Face à la multiplication des immatriculations jugées irrégulières dans certaines réserves forestières, le gouvernement camerounais tente de resserrer l’étau.
Dans une correspondance datée du 12 février 2026, le ministre des Domaines, du Cadastre et des Affaires foncières, Henri Eyebe Ayissi, a saisi les préfets à l’attention des sous-préfets afin de renforcer la coordination administrative dans le traitement des dossiers d’immatriculation.

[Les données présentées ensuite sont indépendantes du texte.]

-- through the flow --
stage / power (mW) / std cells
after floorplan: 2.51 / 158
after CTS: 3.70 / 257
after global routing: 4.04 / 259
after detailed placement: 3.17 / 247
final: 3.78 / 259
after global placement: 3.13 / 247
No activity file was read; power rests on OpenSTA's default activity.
**src/rtl/sync_fifo_ctrl_if.sv**
```systemverilog
// Request/status bundle between a FIFO user and sync_fifo_ctrl.
// The master side pushes and pops; the slave side is the FIFO itself.
interface sync_fifo_ctrl_if #(
    parameter int DATA_WIDTH = 8,
    parameter int DEPTH      = 8
);
    localparam int CW = $clog2(DEPTH + 1);

    logic                  flush;
    logic                  w_en;
    logic [DATA_WIDTH-1:0] data_in;
    logic                  r_en;
    logic [DATA_WIDTH-1:0] data_out;
    logic                  rd_valid;
    logic                  full;
    logic                  empty;
    logic                  almost_full;
    logic                  almost_empty;
    logic [CW-1:0]         count;
    logic                  overflow;
    logic                  underflow;

    modport master (
        output flush, w_en, data_in, r_en,
        input  data_out, rd_valid, full, empty, almost_full, almost_empty,
               count, overflow, underflow
    );

    modport slave (
        input  flush, w_en, data_in, r_en,
        output data_out, rd_valid, full, empty, almost_full, almost_empty,
               count, overflow, underflow
    );
endinterface

```
**src/rtl/sync_fifo_ctrl.sv**
```systemverilog
// Single-clock FIFO with any DEPTH >= 2, occupancy count, almost flags,
// synchronous flush, overflow/underflow pulses, and FWFT or registered read.
module sync_fifo_ctrl #(
    parameter int DATA_WIDTH = 8,
    parameter int DEPTH      = 8,
    parameter bit FWFT       = 1'b0,
    parameter int AF_LEVEL   = DEPTH - 1,
    parameter int AE_LEVEL   = 1
) (
    input logic             clk,
    input logic             rst,
    sync_fifo_ctrl_if.slave fifo
);
    localparam int PW = $clog2(DEPTH);
    localparam int CW = $clog2(DEPTH + 1);
    localparam logic [PW-1:0] PTR_LAST = PW'(DEPTH - 1);
    localparam logic [CW-1:0] CNT_FULL = CW'(DEPTH);
    localparam logic [CW-1:0] AF_THR   = CW'(AF_LEVEL);
    localparam logic [CW-1:0] AE_THR   = CW'(AE_LEVEL);

    logic [DATA_WIDTH-1:0] mem [DEPTH];
    logic [PW-1:0]         w_ptr;
    logic [PW-1:0]         r_ptr;
    logic [CW-1:0]         cnt;
    logic                  is_empty;
    logic                  is_full;
    logic                  rd_acc;
    logic                  wr_acc;
    logic                  wr_go;
    logic                  ovf_q;
    logic                  unf_q;

    assign is_empty = (cnt == '0);
    assign is_full  = (cnt == CNT_FULL);

    // A full FIFO still takes a write when the same edge pops a word.
    assign rd_acc = fifo.r_en & ~is_empty;
    assign wr_acc = fifo.w_en & (~is_full | rd_acc);
    assign wr_go  = wr_acc & ~fifo.flush;

    // Explicit wrap so non-power-of-two depths use every entry.
    function automatic logic [PW-1:0] ptr_inc(input logic [PW-1:0] p);
        return (p == PTR_LAST) ? '0 : p + PW'(1);
    endfunction

    always_ff @(posedge clk or posedge rst) begin
        if (rst) begin
            w_ptr <= '0;
            r_ptr <= '0;
            cnt   <= '0;
        end else if (fifo.flush) begin
            w_ptr <= '0;
            r_ptr <= '0;
            cnt   <= '0;
        end else begin
            if (wr_acc) w_ptr <= ptr_inc(w_ptr);
            if (rd_acc) r_ptr <= ptr_inc(r_ptr);
            if (wr_acc & ~rd_acc)
                cnt <= cnt + CW'(1);
            else if (rd_acc & ~wr_acc)
                cnt <= cnt - CW'(1);
        end
    end

    // Storage is deliberately not reset.
    always_ff @(posedge clk) begin
        if (wr_go) mem[w_ptr] <= fifo.data_in;
    end

    always_ff @(posedge clk or posedge rst) begin
        if (rst) begin
            ovf_q <= 1'b0;
            unf_q <= 1'b0;
        end else begin
            ovf_q <= ~fifo.flush & fifo.w_en & ~wr_acc;
            unf_q <= ~fifo.flush & fifo.r_en & ~rd_acc;
        end
    end

    assign fifo.count        = cnt;
    assign fifo.full         = is_full;
    assign fifo.empty        = is_empty;
    assign fifo.almost_full  = (cnt >= AF_THR);
    assign fifo.almost_empty = (cnt <= AE_THR);
    assign fifo.overflow     = ovf_q;
    assign fifo.underflow    = unf_q;

    generate
        if (FWFT) begin : g_fwft
            // Head word is always on the bus; r_en acknowledges it.
            assign fifo.data_out = mem[r_ptr];
            assign fifo.rd_valid = ~is_empty;
        end else begin : g_reg
            logic                  rd_go;
            logic                  rd_vld_q;
            logic [DATA_WIDTH-1:0] dout_q;

            assign rd_go = rd_acc & ~fifo.flush;

            always_ff @(posedge clk or posedge rst) begin
                if (rst) begin
                    rd_vld_q <= 1'b0;
                    dout_q   <= '0;
                end else begin
                    rd_vld_q <= rd_go;
                    if (rd_go) dout_q <= mem[r_ptr];
                end
            end

            assign fifo.data_out = dout_q;
            assign fifo.rd_valid = rd_vld_q;
        end
    endgenerate
endmodule

```
**src/flat_wrapper.sv**
```systemverilog
// flat-port wrapper written by rule: the top's interface ports become plain ports
module sync_fifo_ctrl_flat 
#(
    parameter int DATA_WIDTH = 8,
    parameter int DEPTH      = 8,
    parameter bit FWFT       = 1'b0,
    parameter int AF_LEVEL   = DEPTH - 1,
    parameter int AE_LEVEL   = 1
)
  (clk, rst, fifo_flush, fifo_w_en, fifo_data_in, fifo_r_en, fifo_data_out, fifo_rd_valid, fifo_full, fifo_empty, fifo_almost_full, fifo_almost_empty, fifo_count, fifo_overflow, fifo_underflow);
  sync_fifo_ctrl_if #(.DATA_WIDTH(DATA_WIDTH), .DEPTH(DEPTH)) fifo_i ();
  input logic clk;
  input logic rst;
  input wire logic [$bits(fifo_i.flush)-1:0] fifo_flush;
  input wire logic [$bits(fifo_i.w_en)-1:0] fifo_w_en;
  input wire logic [$bits(fifo_i.data_in)-1:0] fifo_data_in;
  input wire logic [$bits(fifo_i.r_en)-1:0] fifo_r_en;
  output wire logic [$bits(fifo_i.data_out)-1:0] fifo_data_out;
  output wire logic [$bits(fifo_i.rd_valid)-1:0] fifo_rd_valid;
  output wire logic [$bits(fifo_i.full)-1:0] fifo_full;
  output wire logic [$bits(fifo_i.empty)-1:0] fifo_empty;
  output wire logic [$bits(fifo_i.almost_full)-1:0] fifo_almost_full;
  output wire logic [$bits(fifo_i.almost_empty)-1:0] fifo_almost_empty;
  output wire logic [$bits(fifo_i.count)-1:0] fifo_count;
  output wire logic [$bits(fifo_i.overflow)-1:0] fifo_overflow;
  output wire logic [$bits(fifo_i.underflow)-1:0] fifo_underflow;
  assign fifo_i.flush = fifo_flush;
  assign fifo_i.w_en = fifo_w_en;
  assign fifo_i.data_in = fifo_data_in;
  assign fifo_i.r_en = fifo_r_en;
  assign fifo_data_out = fifo_i.data_out;
  assign fifo_rd_valid = fifo_i.rd_valid;
  assign fifo_full = fifo_i.full;
  assign fifo_empty = fifo_i.empty;
  assign fifo_almost_full = fifo_i.almost_full;
  assign fifo_almost_empty = fifo_i.almost_empty;
  assign fifo_count = fifo_i.count;
  assign fifo_overflow = fifo_i.overflow;
  assign fifo_underflow = fifo_i.underflow;
  sync_fifo_ctrl #(.DATA_WIDTH(DATA_WIDTH), .DEPTH(DEPTH), .FWFT(FWFT), .AF_LEVEL(AF_LEVEL), .AE_LEVEL(AE_LEVEL)) u_core (.clk(clk), .rst(rst), .fifo(fifo_i));
endmodule
```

Cette instruction intervient dans un contexte marqué par des préoccupations croissantes autour de la protection du patrimoine forestier national. Selon le ministre, plusieurs réserves forestières, pourtant destinées à la conservation et à la gestion durable des ressources, font l’objet de procédures d’immatriculation foncière irrégulières. Une situation qui pourrait compromettre les efforts de préservation de ces espaces protégés.
S’appuyant notamment sur une correspondance du Ministère des Forêts et de la Faune, le membre du gouvernement demande aux autorités administratives territoriales d’inviter systématiquement les responsables compétents du Ministère des Forêts et de la Faune aux travaux de la commission consultative d’immatriculation. Cette participation devra intervenir aussi bien dans les procédures de concession que dans les immatriculations directes des dépendances du domaine national.
Pour le ministre, cette mesure vise à garantir une meilleure prise en compte des enjeux environnementaux dans l’examen des dossiers fonciers, en attendant une éventuelle évolution des textes encadrant la composition statutaire de ladite commission.
Henri Eyebe Ayissi insiste ainsi sur la stricte observation de cette directive, présentée comme un levier essentiel pour préserver les engagements de l’État en matière de conservation des réserves forestières et assurer le respect de la réglementation en vigueur.